→ **Problem statement**
How many of the lines below have "prdata" in them? Say the number and nothing more.

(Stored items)
####################

`config.mk`:
```
export PLATFORM = sky130hd
export DESIGN_NAME = color_blend_mode_unit_top
export DESIGN_NICKNAME = d
export VERILOG_FILES = /design/src/rtl/cbm_pkg.sv /design/src/rtl/cbm_div.sv /design/src/rtl/cbm_lane.sv /design/src/rtl/cbm_merge.sv /design/src/rtl/color_blend_mode_unit_top.sv
export SDC_FILE = /design/constraint.sdc
export NUM_CORES = 2
export LEC_CHECK = 0
export ABC_AREA = 1
export BUFFER_PORTS_ARGS = -buffer_cell sky130_fd_sc_hd__buf_2
export CAP_MARGIN = 30
export CORE_MARGIN = 2
export CORE_UTILIZATION = 45
export CTS_BUF_LIST = sky130_fd_sc_hd__clkbuf_8
export CTS_CLUSTER_SIZE = 20
export DETAILED_ROUTE_END_ITERATION = 8
export MAX_ROUTING_LAYER = met4
export PLACE_DENSITY = 0.63
export SLEW_MARGIN = 20
export SYNTH_ARGS = -nofsm -noshare
export SYNTH_HDL_FRONTEND = slang
export SYNTH_SLANG_ARGS = --single-unit
```
`constraint.sdc`:
```
create_clock -name clk -period 6.79 [get_ports clk]
set_input_delay 0.3395 -clock clk [delete_from_list [all_inputs] [get_ports clk]]
set_output_delay 0.3395 -clock clk [all_outputs]
set_load 0.005 [all_outputs]
```
`src/rtl/cbm_pkg.sv`:
```
// shared types and constants for the color blend mode unit
`default_nettype none

package cbm_pkg;

  localparam int CHANNEL_BITS_DEF = 8;
  localparam int MODE_BITS        = 4;
  localparam int NUM_LANES        = 4;
  localparam int ALPHA_LANE       = 3;
  localparam int CFG_ADDR_BITS    = 3;
  localparam int CFG_DATA_BITS    = 32;

  // register index taken from paddr above the byte offset
  localparam logic [CFG_ADDR_BITS-3:0] REG_DEFAULT_MODE = 1'b0;

  typedef enum logic [MODE_BITS-1:0] {
    MODE_NONE     = 4'd0,
    MODE_SET      = 4'd1,
    MODE_MUL      = 4'd2,
    MODE_LIGHTEN  = 4'd3,
    MODE_DARKEN   = 4'd4,
    MODE_SCREEN   = 4'd5,
    MODE_DODGE    = 4'd6,
    MODE_CBURN    = 4'd7,
    MODE_ADD      = 4'd8,
    MODE_ADDALPHA = 4'd9,
    MODE_LBURN    = 4'd10,
    MODE_OVERLAY  = 4'd11,
    MODE_ALPHA    = 4'd12,
    MODE_DEFAULT  = 4'd13
  } mode_t;

  typedef struct packed {
    logic valid;
    logic use_div;
    logic burn;
    logic ovf;
  } lane_ctl_t;

endpackage

`default_nettype wire

```
`src/rtl/cbm_div.sv`:
```
// pipelined restoring divider, one quotient bit per stage
`default_nettype none

module cbm_div import cbm_pkg::*; #(
  parameter int CHANNEL_BITS = CHANNEL_BITS_DEF
) (
  input  wire logic                        clk,
  input  wire logic [2*CHANNEL_BITS-1:0]   num,
  input  wire logic [CHANNEL_BITS-1:0]     den,
  output logic      [CHANNEL_BITS-1:0]     quot
);

  localparam int B = CHANNEL_BITS;

  logic [B-1:0] rem_r  [B];
  logic [B-1:0] low_r  [B];
  logic [B-1:0] den_r  [B];
  logic [B-1:0] quot_r [B];

  for (genvar k = 0; k < B; k++) begin : g_stage
    logic [B-1:0] rem_in;
    logic [B-1:0] low_in;
    logic [B-1:0] den_in;
    logic [B-1:0] q_in;
    logic [B:0]   trial;
    logic [B:0]   diff;
    logic         take;

    if (k == 0) begin : g_first
      assign rem_in = num[2*B-1:B];
      assign low_in = num[B-1:0];
      assign den_in = den;
      assign q_in   = '0;
    end else begin : g_next
      assign rem_in = rem_r[k-1];
      assign low_in = low_r[k-1];
      assign den_in = den_r[k-1];
      assign q_in   = quot_r[k-1];
    end

    assign trial = {rem_in, low_in[B-1]};
    assign diff  = trial - {1'b0, den_in};
    assign take  = (trial >= {1'b0, den_in});

    always_ff @(posedge clk) begin
      rem_r[k]  <= take ? diff[B-1:0] : trial[B-1:0];
      low_r[k]  <= {low_in[B-2:0], 1'b0};
      den_r[k]  <= den_in;
      quot_r[k] <= {q_in[B-2:0], take};
    end
  end

  assign quot = quot_r[B-1];

endmodule

`default_nettype wire

```
`src/rtl/cbm_lane.sv`:
```
// one channel lane: products, divide by full scale, mode select, divider
`default_nettype none

module cbm_lane import cbm_pkg::*; #(
  parameter int CHANNEL_BITS = CHANNEL_BITS_DEF,
  parameter bit IS_ALPHA     = 1'b0
) (
  input  wire logic                    clk,
  input  wire logic                    rst_n,
  input  wire logic                    in_valid,
  input  wire mode_t                   in_mode,
  input  wire logic [CHANNEL_BITS-1:0] in_mix,
  input  wire logic [CHANNEL_BITS-1:0] in_old,
  input  wire logic [CHANNEL_BITS-1:0] in_new,
  output lane_ctl_t                    out_ctl,
  output logic      [CHANNEL_BITS-1:0] out_simple,
  output logic      [CHANNEL_BITS-1:0] out_quot
);

  localparam int B = CHANNEL_BITS;
  localparam logic [B-1:0] CMAX = '1;

  // x / CMAX for x up to 2*CMAX*CMAX, using 2^B = CMAX + 1
  function automatic logic [B:0] div_max(input logic [2*B:0] x);
    logic [B:0]   q0;
    logic [B+1:0] r;
    q0 = x[2*B:B];
    r  = {2'b00, x[B-1:0]} + {1'b0, q0};
    div_max = q0 + {{B{1'b0}}, (r >= {2'b00, CMAX})}
                 + {{B{1'b0}}, (r >= {1'b0, CMAX, 1'b0})};
  endfunction

  function automatic logic [B-1:0] sat(input logic [B+1:0] v);
    sat = (v > {2'b00, CMAX}) ? CMAX : v[B-1:0];
  endfunction

  function automatic logic [2*B-1:0] wide(input logic [B-1:0] v);
    wide = {{B{1'b0}}, v};
  endfunction

  // input stage
  logic [B-1:0]   inv_old;
  logic [B-1:0]   inv_new;
  logic [B-1:0]   inv_mix;
  logic [B-1:0]   num_base;
  logic [2*B-1:0] num_nxt;
  logic [B-1:0]   den_nxt;
  logic           ovf_nxt;

  assign inv_old  = CMAX - in_old;
  assign inv_new  = CMAX - in_new;
  assign inv_mix  = CMAX - in_mix;
  assign num_base = (in_mode == MODE_CBURN) ? inv_new : in_new;
  // base * CMAX as a shift and subtract
  assign num_nxt  = {num_base, {B{1'b0}}} - wide(num_base);
  assign den_nxt  = (in_mode == MODE_CBURN) ? in_old : inv_old;
  // quotient would not fit in B bits, saturates (covers zero divisor too)
  assign ovf_nxt  = (num_nxt[2*B-1:B] >= den_nxt);

  logic           vld_s1_r;
  mode_t          mode_s1_r;
  logic [B-1:0]   old_s1_r;
  logic [B-1:0]   new_s1_r;
  logic [2*B-1:0] p_on_r;
  logic [2*B-1:0] p_scr_r;
  logic [2*B-1:0] p_an_r;
  logic [2*B-1:0] p_oma_r;
  logic [2*B-1:0] p_na_r;
  logic [2*B-1:0] num_s1_r;
  logic [B-1:0]   den_s1_r;
  logic           ovf_s1_r;

  always_ff @(posedge clk) begin
    if (!rst_n) begin
      vld_s1_r <= 1'b0;
    end else begin
      vld_s1_r <= in_valid;
    end
  end

  always_ff @(posedge clk) begin
    mode_s1_r <= in_mode;
    old_s1_r  <= in_old;
    new_s1_r  <= in_new;
    p_on_r    <= wide(in_old) * wide(in_new);
    p_scr_r   <= wide(inv_old) * wide(inv_new);
    p_an_r    <= wide(in_mix) * wide(in_new);
    p_oma_r   <= wide(in_old) * wide(inv_mix);
    p_na_r    <= wide(in_new) * wide(in_mix);
    num_s1_r  <= num_nxt;
    den_s1_r  <= den_nxt;
    ovf_s1_r  <= ovf_nxt;
  end

  // select stage
  logic         ovl_low;
  logic [2*B:0] dvd;
  logic [B:0]   quo;
  logic [B-1:0] quo_sat;
  logic [B:0]   sum_on;
  logic [B-1:0] res_nxt;
  lane_ctl_t    ctl_nxt;

  assign ovl_low = ({new_s1_r, 1'b0} < {1'b0, CMAX});
  assign sum_on  = {1'b0, old_s1_r} + {1'b0, new_s1_r};
  assign quo     = div_max(dvd);
  assign quo_sat = sat({1'b0, quo});

  always_comb begin
    case (mode_s1_r)
      MODE_MUL:      dvd = {1'b0, p_on_r};
      MODE_SCREEN:   dvd = {1'b0, p_scr_r};
      MODE_ADDALPHA: dvd = {1'b0, p_an_r};
      MODE_OVERLAY:  dvd = ovl_low ? {p_on_r, 1'b0} : {p_scr_r, 1'b0};
      MODE_ALPHA:    dvd = {1'b0, p_oma_r} + {1'b0, p_na_r};
      default:       dvd = '0;
    endcase
  end

  always_comb begin
    ctl_nxt.valid   = vld_s1_r;
    ctl_nxt.use_div = 1'b0;
    ctl_nxt.burn    = (mode_s1_r == MODE_CBURN);
    ctl_nxt.ovf     = ovf_s1_r;
    case (mode_s1_r)
      MODE_SET:      res_nxt = new_s1_r;
      MODE_MUL:      res_nxt = quo_sat;
      MODE_LIGHTEN:  res_nxt = (old_s1_r > new_s1_r) ? old_s1_r : new_s1_r;
      MODE_DARKEN:   res_nxt = (old_s1_r < new_s1_r) ? old_s1_r : new_s1_r;
      MODE_SCREEN:   res_nxt = CMAX - quo_sat;
      MODE_DODGE,
      MODE_CBURN: begin
        res_nxt         = old_s1_r;
        ctl_nxt.use_div = !IS_ALPHA;
      end
      MODE_ADD:      res_nxt = sat({1'b0, sum_on});
      MODE_ADDALPHA: res_nxt = sat({2'b00, old_s1_r} + {1'b0, quo});
      MODE_LBURN:    res_nxt = (sum_on > {1'b0, CMAX}) ?
                               sum_on[B-1:0] - CMAX : '0;
      MODE_OVERLAY: begin
        if (IS_ALPHA) begin
          res_nxt = old_s1_r;
        end else begin
          res_nxt = ovl_low ? quo_sat : CMAX - quo_sat;
        end
      end
      MODE_ALPHA:    res_nxt = quo_sat;
      default:       res_nxt = old_s1_r;
    endcase
  end

  lane_ctl_t    ctl_s2_r;
  logic [B-1:0] res_s2_r;

  always_ff @(posedge clk) begin
    if (!rst_n) begin
      ctl_s2_r <= '0;
    end else begin
      ctl_s2_r <= ctl_nxt;
    end
  end

  always_ff @(posedge clk) begin
    res_s2_r <= res_nxt;
  end

  // delay line that matches the divider depth
  lane_ctl_t    dl_ctl_r [B-1];
  logic [B-1:0] dl_res_r [B-1];

  always_ff @(posedge clk) begin
    if (!rst_n) begin
      for (int k = 0; k < B-1; k++) begin
        dl_ctl_r[k] <= '0;
      end
    end else begin
      dl_ctl_r[0] <= ctl_s2_r;
      for (int k = 1; k < B-1; k++) begin
        dl_ctl_r[k] <= dl_ctl_r[k-1];
      end
    end
  end

  always_ff @(posedge clk) begin
    dl_res_r[0] <= res_s2_r;
    for (int k = 1; k < B-1; k++) begin
      dl_res_r[k] <= dl_res_r[k-1];
    end
  end

  assign out_ctl    = dl_ctl_r[B-2];
  assign out_simple = dl_res_r[B-2];

  if (IS_ALPHA) begin : g_no_div
    assign out_quot = '0;
  end else begin : g_div
    cbm_div #(
      .CHANNEL_BITS (CHANNEL_BITS)
    ) u_div (
      .clk  (clk),
      .num  (num_s1_r),
      .den  (den_s1_r),
      .quot (out_quot)
    );
  end

endmodule

`default_nettype wire

```
`src/rtl/cbm_merge.sv`:
```
// merges lane results: finishes dodge and burn, registers the output pixel
`default_nettype none

module cbm_merge import cbm_pkg::*; #(
  parameter int CHANNEL_BITS = CHANNEL_BITS_DEF
) (
  input  wire logic                                   clk,
  input  wire logic                                   rst_n,
  input  wire lane_ctl_t [NUM_LANES-1:0]              ln_ctl,
  input  wire logic [NUM_LANES-1:0][CHANNEL_BITS-1:0] ln_simple,
  input  wire logic [NUM_LANES-1:0][CHANNEL_BITS-1:0] ln_quot,
  output logic                                        out_valid,
  output logic      [NUM_LANES-1:0][CHANNEL_BITS-1:0] out_ch
);

  localparam int B = CHANNEL_BITS;
  localparam logic [B-1:0] CMAX = '1;

  logic                          valid_r;
  logic [NUM_LANES-1:0][B-1:0]   ch_r;
  logic [NUM_LANES-1:0][B-1:0]   ch_nxt;

  always_comb begin
    for (int l = 0; l < NUM_LANES; l++) begin
      logic [B-1:0] qs;
      qs = ln_ctl[l].ovf ? CMAX : ln_quot[l];
      if (!ln_ctl[l].use_div) begin
        ch_nxt[l] = ln_simple[l];
      end else if (ln_ctl[l].burn) begin
        ch_nxt[l] = CMAX - qs;
      end else begin
        ch_nxt[l] = qs;
      end
    end
  end

  always_ff @(posedge clk) begin
    if (!rst_n) begin
      valid_r <= 1'b0;
    end else begin
      valid_r <= ln_ctl[0].valid;
    end
  end

  always_ff @(posedge clk) begin
    ch_r <= ch_nxt;
  end

  assign out_valid = valid_r;
  assign out_ch    = ch_r;

endmodule

`default_nettype wire

```
`src/rtl/color_blend_mode_unit_top.sv`:
```
// top level of the color blend mode unit: config register, lanes, merge
`default_nettype none

// Blends an existing RGBA pixel with an incoming one under the selected mode.
// A transaction is taken on every cycle that start is high (busy stays low),
// and its result appears with out_valid after the input registers, the
// divider stages and the merge register, one result per cycle in steady state.
// The depth is set by the color dodge and color burn divider, which resolves
// one quotient bit per pipeline stage. Results cannot be held off, so the
// receiver must take out_* on every cycle that out_valid is high.
// default_mode lives at byte address 0 and should only be written while no
// transaction is in flight.

module color_blend_mode_unit_top import cbm_pkg::*; #(
  parameter int CHANNEL_BITS = CHANNEL_BITS_DEF
) (
  input  wire logic                     clk,
  input  wire logic                     rst_n,
  input  wire logic                     start,
  output logic                          busy,
  input  wire logic [MODE_BITS-1:0]     in_mode,
  input  wire logic [CHANNEL_BITS-1:0]  in_mix_alpha,
  input  wire logic [CHANNEL_BITS-1:0]  in_old_red,
  input  wire logic [CHANNEL_BITS-1:0]  in_old_green,
  input  wire logic [CHANNEL_BITS-1:0]  in_old_blue,
  input  wire logic [CHANNEL_BITS-1:0]  in_old_alpha,
  input  wire logic [CHANNEL_BITS-1:0]  in_new_red,
  input  wire logic [CHANNEL_BITS-1:0]  in_new_green,
  input  wire logic [CHANNEL_BITS-1:0]  in_new_blue,
  input  wire logic [CHANNEL_BITS-1:0]  in_new_alpha,
  output logic                          out_valid,
  output logic      [CHANNEL_BITS-1:0]  out_red,
  output logic      [CHANNEL_BITS-1:0]  out_green,
  output logic      [CHANNEL_BITS-1:0]  out_blue,
  output logic      [CHANNEL_BITS-1:0]  out_alpha,
  input  wire logic                     psel,
  input  wire logic                     penable,
  input  wire logic                     pwrite,
  input  wire logic [CFG_ADDR_BITS-1:0] paddr,
  input  wire logic [CFG_DATA_BITS-1:0] pwdata,
  output logic      [CFG_DATA_BITS-1:0] prdata,
  output logic                          pready
);

  localparam int LATENCY = CHANNEL_BITS + 2;

  // configuration
  logic [MODE_BITS-1:0] default_mode_r;
  logic [MODE_BITS-1:0] default_mode_nxt;
  logic                 reg_hit;
  logic                 cfg_wr;

  assign pready  = 1'b1;
  assign reg_hit = (paddr[CFG_ADDR_BITS-1:2] == REG_DEFAULT_MODE);
  assign cfg_wr  = psel && penable && pwrite && pready;

  always_comb begin
    default_mode_nxt = default_mode_r;
    if (cfg_wr && reg_hit) begin
      default_mode_nxt = pwdata[MODE_BITS-1:0];
    end
  end

  always_ff @(posedge clk) begin
    if (!rst_n) begin
      default_mode_r <= MODE_NONE;
    end else begin
      default_mode_r <= default_mode_nxt;
    end
  end

  assign prdata = reg_hit ? {{(CFG_DATA_BITS-MODE_BITS){1'b0}}, default_mode_r} : '0;

  // input side
  mode_t mode_res;
  logic  take;

  assign busy     = 1'b0;
  assign take     = start && !busy;
  assign mode_res = (in_mode == MODE_DEFAULT) ? mode_t'(default_mode_r) : mode_t'(in_mode);

  logic [NUM_LANES-1:0][CHANNEL_BITS-1:0] old_ch;
  logic [NUM_LANES-1:0][CHANNEL_BITS-1:0] new_ch;
  lane_ctl_t [NUM_LANES-1:0]              ln_ctl;
  logic [NUM_LANES-1:0][CHANNEL_BITS-1:0] ln_simple;
  logic [NUM_LANES-1:0][CHANNEL_BITS-1:0] ln_quot;
  logic [NUM_LANES-1:0][CHANNEL_BITS-1:0] out_ch;

  assign old_ch = {in_old_alpha, in_old_blue, in_old_green, in_old_red};
  assign new_ch = {in_new_alpha, in_new_blue, in_new_green, in_new_red};

  for (genvar l = 0; l < NUM_LANES; l++) begin : g_lane
    cbm_lane #(
      .CHANNEL_BITS (CHANNEL_BITS),
      .IS_ALPHA     (l == ALPHA_LANE)
    ) u_lane (
      .clk        (clk),
      .rst_n      (rst_n),
      .in_valid   (take),
      .in_mode    (mode_res),
      .in_mix     (in_mix_alpha),
      .in_old     (old_ch[l]),
      .in_new     (new_ch[l]),
      .out_ctl    (ln_ctl[l]),
      .out_simple (ln_simple[l]),
      .out_quot   (ln_quot[l])
    );
  end

  cbm_merge #(
    .CHANNEL_BITS (CHANNEL_BITS)
  ) u_merge (
    .clk       (clk),
    .rst_n     (rst_n),
    .ln_ctl    (ln_ctl),
    .ln_simple (ln_simple),
    .ln_quot   (ln_quot),
    .out_valid (out_valid),
    .out_ch    (out_ch)
  );

  assign out_red   = out_ch[0];
  assign out_green = out_ch[1];
  assign out_blue  = out_ch[2];
  assign out_alpha = out_ch[ALPHA_LANE];

  // every transaction comes out after the fixed pipeline depth
  a_latency: assert property (@(posedge clk) disable iff (!rst_n)
    take |-> ##LATENCY out_valid)
    else $error("result missing after pipeline latency");

  // dodge keeps the existing alpha
  a_dodge_alpha: assert property (@(posedge clk) disable iff (!rst_n)
    take && (mode_res == MODE_DODGE) |-> ##LATENCY
      (out_alpha == $past(in_old_alpha, LATENCY)))
    else $error("dodge did not pass existing alpha");

  // a register write reads back on the next cycle
  a_cfg_readback: assert property (@(posedge clk) disable iff (!rst_n)
    cfg_wr && reg_hit |=> (prdata[MODE_BITS-1:0] == $past(pwdata[MODE_BITS-1:0])))
    else $error("default_mode readback mismatch");

endmodule

`default_nettype wire

```
==> flow_summary_export.csv <==
group,metric,value,unit
drt,ant_nets,0,
worst_setup_path,cp-end-kind,"flop",
worst_setup_path,crit_top_cell,"nand2_1",
cts,cts_buffer_depth,3,
cells_and_area,final_cells,13300,
pwr,sw_frac_of_total,40.5,%
sta,worstMarginPinSlew,1000,ps
cells_and_area,drive_gt1_share,7.31,%
drt,vias,66500,
yosys,yosysMostFrequentCell,"inv_1",
worst_setup_path,start_kind,"flop",
sta,slew_viol_final,0,
sta,finalHoldViolCount,0,
hold_path,min_path_type,"in2reg",
sta,min_period,6350,ps
yosys,synth_top_area_cell,"dfxtp_1",
placement,post-place-ws,43.8,ps
cts,clock_latency,980,ps
sta,fmax,157,MHz
global_routing,globalRouteTotalUtil,24.2,%
drt,avgRoutedWirePerCell,16.9,um
pwr,power_density,348,nW/um^2
cells_and_area,fin_area,93700,um^2
yosys,ys.flop_type,"dfxtp_1",
placement,dp_hpwl,173,mm
cts,cts_htree_levels,4,
yosys,yosys-top-cells-area,"dfxtp_1, ha_1, fa_1",
pwr,cellLeakagePower,50.9,nW
yosys,synth_top_area_share,30.1,%
drt,drcViolationCount,0,
die,dieArea,191000,um^2
worst_setup_path,crit_type,"reg2reg",
yosys,async_flop_share,0,%
cts,clock_sinks,1269,
cts,cts.clk_slew.worst_paths,70,ps
die,core_region_area,186000,um^2
placement,place_congestion,0.953,
global_routing,first_global_vias,66900,
sta,min_period_over_period,93.6,%
pwr,p_int,19.4,mW
sta,relSlewSlack,33.3,%
drt,drt_iter0_drc,3914,
sta,fin_skew,53.8,ps
drt,vias_per_cell,4.99,
global_routing,overflow,0,
pwr,peakVddDrop,210,uV
global_routing,grt_antenna_before_repair,1,
placement,dpl.cell_count,12800,
pwr,seqPwrFrac,32.9,%
global_routing,grt_start_max_net_pins,54,
yosys,synth_edf_count,0,
die,die_h,437,um
drt,dr.pass1.iters,8,
placement,io_buffers,123,
cells_and_area,fillers,17800,
worst_setup_path,cpMaxStageDelayCell,"fa_2",
cells_and_area,area_delta_synth_final,11.1,%
yosys,synth.cell_area,84400,um^2
yosys,ys_types,68,
cells_and_area,fin_nets,12400,
die,rows,158,
worst_setup_path,worstPathMaxFanout,29,
pwr,pwr-share-comb,45.6,%
sta,timing.final.ws_setup,435,ps
run,maxCapViolCount,0,
worst_setup_path,cp_top_family,"simple AND/OR/NAND/NOR gates",
sta,finalSetupTns,0,ps
die,chipWidth,437,um
die,io_pins,184,
yosys,synth_warnings,0,
die,start_util,45.4,%
yosys,seq_area_frac_synth,30.1,%
global_routing,grt_pass1_wl,356,mm
cts,numCtsBuffers,204,
worst_setup_path,worstPathArrival,7200,ps
yosys,syn_area_per_cell,8.12,um^2
yosys,syn_inst,10400,
yosys,ys_ff_latch,1269,
yosys,yosys-top-cells-count,"inv_1, nand2_1, dfxtp_1",
run_status,outcome,"finished, final reports clean",
cells_and_area,utilization,50.4,%
pwr,p_clk_share,21.5,%
worst_setup_path,required,7630,ps
worst_setup_path,path_buf_inv,9,
cts,cts_tree,"yes",
worst_setup_path,critical_path.max_stage_delay,370,ps
cts,cts_root_buf,"clkbuf_8",
drt,drt-total-wl,225,mm
placement,postPlaceCellArea,87900,um^2
sta,setup_viol,0,
pwr,switchingPower,13.2,mW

####################

→ **Answer to this task**
3